Voute, the French winery, is one of the most prominent recent examples. As Voute says, “We chose aluminum not only because it brings qualities identical to glass in terms of compatibility with wine, but it also protects the wine from light, which accelerates the (bad) aging process. Our bottles are unbreakable, single-serve and lightweight” They also use to the “green” argument to justify their decision: “Aluminum is 100-percent recyclable . . . and results in significant reductions in greenhouse gas emissions, thanks to it lower weight.”
Another interesting advantage over glass is the fact that it cools 5x faster than glass. This is an advantage pointed to recently by some American brewers. Personally, I like to see my chardonnay through glass. I think I would miss out on the typical wine tasting ritual by not being able to see the wine color before I sniff and taste. But then again, it seems really convenient to pack a couple of aluminum wine bottles in a cooler and not have to worry about breakage 🙂
The Aluminum Association ran an interesting article on “The Ever-Shrinking Aluminum Can”. Some excerpts:
“Beyond aluminum cans’ advantages relating to its “stackability” and high rates of recycling, its light weight gives it an additional environmental edge over many competing packaging formats.
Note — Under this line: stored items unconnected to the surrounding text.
$ cat src/core/cst_pkg.sv
// Function
// RULE_01 - Selector 00 filters statically for 16 us, 01 for 64 us.
// RULE_02 - Selector 10 samples at timer A on-time end, 11 at timer B's.
// RULE_03 - Filter register: input three 5:4, two 3:2, one 1:0; 7:6 read zero.
// RULE_04 - Host assigns the chosen timer to a high-side switch for cyclic filters.
// RULE_05 - On-time code 000 stops the timer with its output low.
// RULE_06 - On-time codes 001..101 give 0.1, 0.3, 1.0, 10 and 20 ms.
// RULE_07 - On-time code 110 stops the timer with output high; 111 reserved.
// RULE_08 - Period codes 000..110 give 10, 20, 50, 100, 200 ms, 1 s, 2 s.
// RULE_09 - Timer register: on-time 6:4, period 2:0, bits 7 and 3 read zero.
// RULE_10 - An assigned timer starts by itself once a running on-time is set.
// RULE_11 - Switch clear in restart state also clears the used timer's settings.
// RULE_12 - Cyclic sensing and cyclic wake run together when both are enabled.
// RULE_13 - Wake control bit 7 enables timer B, bit 6 timer A, as wake source.
// RULE_14 - Switch field 010 follows timer A, 011 follows timer B.
// RULE_15 - Output is on for the on-time at each period start; its end samples.
// RULE_16 - All three registers reset to zero: timers stopped low, 16 us filters.
package cst_pkg;
  // Register map and field layout
  localparam logic [6:0] CST_ADDR_FILTER = 7'h09;
  localparam logic [6:0] CST_ADDR_TMR_A  = 7'h0c;
  localparam logic [6:0] CST_ADDR_TMR_B  = 7'h0d;
  localparam logic [7:0] CST_FILTER_MASK = 8'h3f;
  localparam logic [7:0] CST_TMR_MASK    = 8'h77;
  localparam logic [7:0] CST_RESET_VAL   = 8'h00;
  localparam int         CST_ON_LSB      = 4;
  localparam int         CST_PER_LSB     = 0;
  localparam int         CST_WK_EN_A_BIT = 6;
  localparam int         CST_WK_EN_B_BIT = 7;
  // Encodings
  localparam logic [2:0] CST_ON_OFF_LOW  = 3'h0;
  localparam logic [2:0] CST_ON_OFF_HIGH = 3'h6;
  localparam logic [2:0] CST_HS_TMR_A    = 3'h2;
  localparam logic [2:0] CST_HS_TMR_B    = 3'h3;
  localparam logic [2:0] CST_HS_ON       = 3'h1;
  localparam logic [1:0] CST_FLT_STAT16  = 2'h0;
  localparam logic [1:0] CST_FLT_STAT64  = 2'h1;
  localparam logic [1:0] CST_FLT_CYC_A   = 2'h2;
  // Time base: every timer counts whole microseconds
  localparam int CST_CLK_MHZ    = 200;
  localparam int CST_TICK_US    = 1;
  localparam int CST_TICK_CYC   = CST_TICK_US * CST_CLK_MHZ;
  localparam int CST_FLT_SHORT_US = 16;
  localparam int CST_FLT_LONG_US  = 64;
  localparam int CST_CNT_W      = 21;

  typedef struct packed {
    logic       wr;     // Write strobe
    logic       rd;     // Read strobe
    logic [6:0] addr;   // Register address
    logic [7:0] wdata;  // Write data
  } cst_req_s;

  // On-time in microseconds per code; zero for stopped codes
  function automatic logic [CST_CNT_W-1:0] cst_on_us(input logic [2:0] code);
    case (code)
      3'h1:    cst_on_us = 21'd100;
      3'h2:    cst_on_us = 21'd300;
      3'h3:    cst_on_us = 21'd1000;
      3'h4:    cst_on_us = 21'd10000;
      3'h5:    cst_on_us = 21'd20000;
      default: cst_on_us = 21'd0;
    endcase
  endfunction

  // Period in microseconds per code; reserved code falls back to 10 ms
  function automatic logic [CST_CNT_W-1:0] cst_per_us(input logic [2:0] code);
    case (code)
      3'h1:    cst_per_us = 21'd20000;
      3'h2:    cst_per_us = 21'd50000;
      3'h3:    cst_per_us = 21'd100000;
      3'h4:    cst_per_us = 21'd200000;
      3'h5:    cst_per_us = 21'd1000000;
      3'h6:    cst_per_us = 21'd2000000;
      default: cst_per_us = 21'd10000;
    endcase
  endfunction
endpackage
`config.mk`:
```
export PLATFORM = sky130hd
export DESIGN_NAME = ds2rx_status_ctrl
export DESIGN_NICKNAME = d
export VERILOG_FILES = /design/src/rtl/ds2rx_pkg.sv /design/src/rtl/ds2rx_status_ctrl.sv /design/src/rtl/ds2rx_persist.sv
export SDC_FILE = /design/constraint.sdc
export NUM_CORES = 1
export LEC_CHECK = 0
export BUFFER_PORTS_ARGS = -buffer_cell sky130_fd_sc_hd__buf_2
export CAP_MARGIN = 0
export CORE_MARGIN = 3
export CORE_UTILIZATION = 38
export CTS_CLUSTER_SIZE = 20
export DETAILED_ROUTE_END_ITERATION = 10
export GPL_ROUTABILITY_DRIVEN = 0
export HOLD_SLACK_MARGIN = 0.06
export PLACE_DENSITY = 0.64
export SLEW_MARGIN = 20
export SYNTH_ARGS = -nofsm -noshare
export SYNTH_HDL_FRONTEND = slang
export SYNTH_HIERARCHICAL = 1
export SYNTH_SLANG_ARGS = --single-unit
```
`constraint.sdc`:
```
create_clock -name clk -period 2.55 [get_ports clk]
set_clock_uncertainty 0.1 [all_clocks]
set_input_delay 0.255 -clock clk [delete_from_list [all_inputs] [get_ports clk]]
set_output_delay 0.255 -clock clk [all_outputs]
set_load 0.02 [all_outputs]
```
$ cat src/rtl/rstp_device.sv
// Device end: serial slave with register array and seconds carry hold-off
// Behaviour
// Session spans chip-enable high, whole bytes.
// Command byte: address high nibble, format low.
// Clock level at enable rise picks edges.
// Every byte shifted most significant bit first.
// Format 8h writes one byte at pointer.
// After single byte, end or new command.
// Format 0h writes successive bytes at pointer.
// Burst advances pointer, Fh wraps to 0h.
// Burst ends only when chip-enable falls.
// Format Ch reads one byte at pointer.
// Format 4h reads consecutive bytes from pointer.
// Single reads and writes mix freely.
// Hold seconds carry during enable, release on fall.
// Carry held at most one second.
// Host keeps enable high through time access.
// Host keeps enable high under one second.
// Failing host must drop enable.
// Host waits 31 us before time registers.
// Host keeps enable low 62 us between.
// Guards may be skipped when carry-free.
// Indoor trim value 7Fh at 7h.
// Outdoor trim value 7Eh.
// Output undriven unless shifting read data.
//
// Implementation choice: the AHB-Lite slave port.
`timescale 1ns/1ps
module rstp_device
  import rstp_pkg::*;
#(
  parameter int HOLD_LIMIT = rstp_pkg::HOLD_CYCLES
) (
  // Clock and reset
  input  wire logic       hclk,
  input  wire logic       hresetn,
  // Serial link
  rstp_if.dev             link,
  // Timekeeping side
  input  wire logic       sec_tick,
  output logic            sec_carry,
  input  wire logic       usr_wr,
  input  wire logic [3:0] usr_addr,
  input  wire logic [7:0] usr_wdata,
  output logic [7:0]      usr_rdata,
  output logic            wr_strobe,
  output logic [3:0]      wr_addr,
  output logic [7:0]      wr_data,
  output logic [7:0]      rate_trim
);
  import rstp_pkg::*;

  typedef enum logic [2:0] {DS_CMD, DS_WR1, DS_WRB, DS_RD1, DS_RDB} rstp_dev_state_type;

  function automatic logic [3:0] next_addr(input logic [3:0] a);
    next_addr = a + 4'h1;
  endfunction : next_addr

  logic [2:0]         pins_s;
  logic               ce_s;
  logic               sclk_s;
  logic               si_s;
  logic               ce_p_q;
  logic               sclk_p_q;
  logic               pol_q;
  rstp_dev_state_type state_q;
  logic [2:0]         bit_q;
  logic [7:0]         rx_q;
  logic [7:0]         tx_q;
  logic [3:0]         addr_q;
  logic [7:0]         mem_q [16];
  logic               so_q;
  logic               so_oe_q;
  logic               pend_q;
  logic [31:0]        hold_q;
  logic               ce_rise;
  logic               ce_fall;
  logic               sclk_rise;
  logic               sclk_fall;
  logic               in_edge;
  logic               out_edge;
  logic               byte_done;
  logic [7:0]         byte_in;
  logic               reading;
  logic               hold_done;

  rstp_sync #(.W(3)) u_sync (
    .hclk    (hclk),
    .hresetn (hresetn),
    .d       ({link.ce, link.sclk, link.si}),
    .q       (pins_s)
  );

  assign ce_s      = pins_s[2];
  assign sclk_s    = pins_s[1];
  assign si_s      = pins_s[0];
  assign ce_rise   = ce_s & ~ce_p_q;
  assign ce_fall   = ~ce_s & ce_p_q;
  assign sclk_rise = sclk_s & ~sclk_p_q;
  assign sclk_fall = ~sclk_s & sclk_p_q;
  assign in_edge   = ce_s & (pol_q ? sclk_rise : sclk_fall);
  assign out_edge  = ce_s & (pol_q ? sclk_fall : sclk_rise);
  assign byte_in   = {rx_q[6:0], si_s};
  assign byte_done = in_edge && (bit_q == 3'd7);
  assign reading   = (state_q == DS_RD1) || (state_q == DS_RDB);
  assign hold_done = (hold_q >= 32'(HOLD_LIMIT));

  always_ff @(posedge hclk or negedge hresetn) begin
    if (!hresetn) begin
      ce_p_q   <= 1'b0;
      sclk_p_q <= 1'b0;
      pol_q    <= 1'b0;
    end else begin
      ce_p_q   <= ce_s;
      sclk_p_q <= sclk_s;
      if (ce_rise) begin
        pol_q <= sclk_s;
      end
    end
  end

  // Command decode and pointer
  always_ff @(posedge hclk or negedge hresetn) begin
    if (!hresetn) begin
      state_q <= DS_CMD;
      bit_q   <= 3'd0;
      rx_q    <= 8'h00;
      addr_q  <= 4'h0;
    end else if (!ce_s) begin
      state_q <= DS_CMD;
      bit_q   <= 3'd0;
    end else if (in_edge) begin
      rx_q  <= byte_in;
      bit_q <= bit_q + 3'd1;
      if (bit_q == 3'd7) begin
        case (state_q)
          DS_CMD: begin
            addr_q <= byte_in[7:4];
            case (byte_in[3:0])
              FMT_WR1: state_q <= DS_WR1;
              FMT_WRB: state_q <= DS_WRB;
              FMT_RD1: state_q <= DS_RD1;
              FMT_RDB: state_q <= DS_RDB;
              // Unknown formats leave the port waiting for a command
              default: state_q <= DS_CMD;
            endcase
          end
          DS_WR1, DS_RD1: state_q <= DS_CMD;
          DS_WRB, DS_RDB: addr_q <= next_addr(addr_q);
          default: state_q <= DS_CMD;
        endcase
      end
    end
  end

  // Register array; serial write wins over user write to the same cycle
  always_ff @(posedge hclk or negedge hresetn) begin
    if (!hresetn) begin
      for (int i = 0; i < 16; i++) begin
        mem_q[i] <= MEM_RESET;
      end
    end else if (byte_done && ((state_q == DS_WR1) || (state_q == DS_WRB))) begin
      mem_q[addr_q] <= byte_in;
    end else if (usr_wr) begin
      mem_q[usr_addr] <= usr_wdata;
    end
  end

  always_ff @(posedge hclk or negedge hresetn) begin
    if (!hresetn) begin
      wr_strobe <= 1'b0;
      wr_addr   <= 4'h0;
      wr_data   <= 8'h00;
      usr_rdata <= 8'h00;
      rate_trim <= MEM_RESET;
    end else begin
      wr_strobe <= byte_done && ((state_q == DS_WR1) || (state_q == DS_WRB));
      if (byte_done) begin
        wr_addr <= addr_q;
        wr_data <= byte_in;
      end
      usr_rdata <= mem_q[usr_addr];
      rate_trim <= mem_q[ADDR_TRIM];
    end
  end

  // Read shifter: loaded as the command or previous byte completes
  always_ff @(posedge hclk or negedge hresetn) begin
    if (!hresetn) begin
      tx_q    <= 8'h00;
      so_q    <= 1'b0;
      so_oe_q <= 1'b0;
    end else begin
      so_oe_q <= ce_s && reading;
      if (byte_done && (state_q == DS_CMD)) begin
        tx_q <= mem_q[byte_in[7:4]];
      end else if (byte_done && (state_q == DS_RDB)) begin
        tx_q <= mem_q[next_addr(addr_q)];
      end else if (out_edge && reading) begin
        so_q <= tx_q[7];
        tx_q <= {tx_q[6:0], 1'b0};
      end
    end
  end

  assign link.so    = so_q;
  assign link.so_oe = so_oe_q;

  // Seconds carry hold-off; a carry older than the limit escapes anyway
  always_ff @(posedge hclk or negedge hresetn) begin
    if (!hresetn) begin
      pend_q    <= 1'b0;
      hold_q    <= 32'd0;
      sec_carry <= 1'b0;
    end else begin
      sec_carry <= 1'b0;
      if (pend_q && (!ce_s || hold_done)) begin
        sec_carry <= 1'b1;
        pend_q    <= 1'b0;
        hold_q    <= 32'd0;
      end else if (pend_q) begin
        hold_q <= hold_q + 32'd1;
      end
      if (sec_tick) begin
        if (ce_s && !ce_fall) begin
          pend_q <= 1'b1;
          if (!pend_q || hold_done) begin
            hold_q <= 32'd0;
          end
        end else begin
          sec_carry <= 1'b1;
          // A held carry released in this cycle stays pending one more
          if (pend_q) begin
            pend_q <= 1'b1;
          end
        end
      end
    end
  end
endmodule : rstp_device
Broomfield, Colo.-based Ball Corporation over the past 40 years has pursued “lightweighting” as a fundamental part of its business for both economic and environmental reasons. The canmaker has repeatedly reduced both the end diameter of its cans and the amount of aluminum used in its can bodies—to the point where its aluminum cans use 40 percent less aluminum today than they did in 1970.
Ball further notes that:
- Aluminum cans are the lightest-weight beverage container—at 34 cans per pound—enabling savings in shipping and handling costs throughout the entire supply chain; and
- The average post-consumer recycled content of an aluminum can is 44 percent—the highest recycled content of any beverage container.”
The Container Recycling Institute has launched a campaign to achieve Zero Beverage Container Waste by 2020. Considering aluminum’s superior recycling rates, this bodes well for the aluminum packaging industry.
Aluminum packaging looks very well-positioned in the new “green revolution”. Everything is going green these days – green computing, green buildings, green energy, and of course green packaging. According to the Aluminum Association, “the aluminum industry recovers approximately 54% of the aluminum containers produced in the U.S.” More significantly, the aluminum industry is targeting a 75% recycling rate by 2015 (see article text here).
This is really quite a significant target and a story that both consumers and packagers should really know. Most people would probably think that glass containers have better recycling rates than aluminum. In fact, according to the EPA, “only 22% of glass containers were recycled in 2003, as compared to 44% for aluminum cans.” The Container Recycling Institute reported that in 2006 aluminum recycling rates were at
45.2%, vs. 23.5% for PET plastic and 27.8% for glass.
Aluminum’s recyclability and sustainability are clear pluses for the environment, especially in this new environmentally-conscious US administration. We’re already seeing greater use of aluminum packaging in many new applications such as wine. So expect a lot more stories in this e-zine on aluminum as a green packaging material!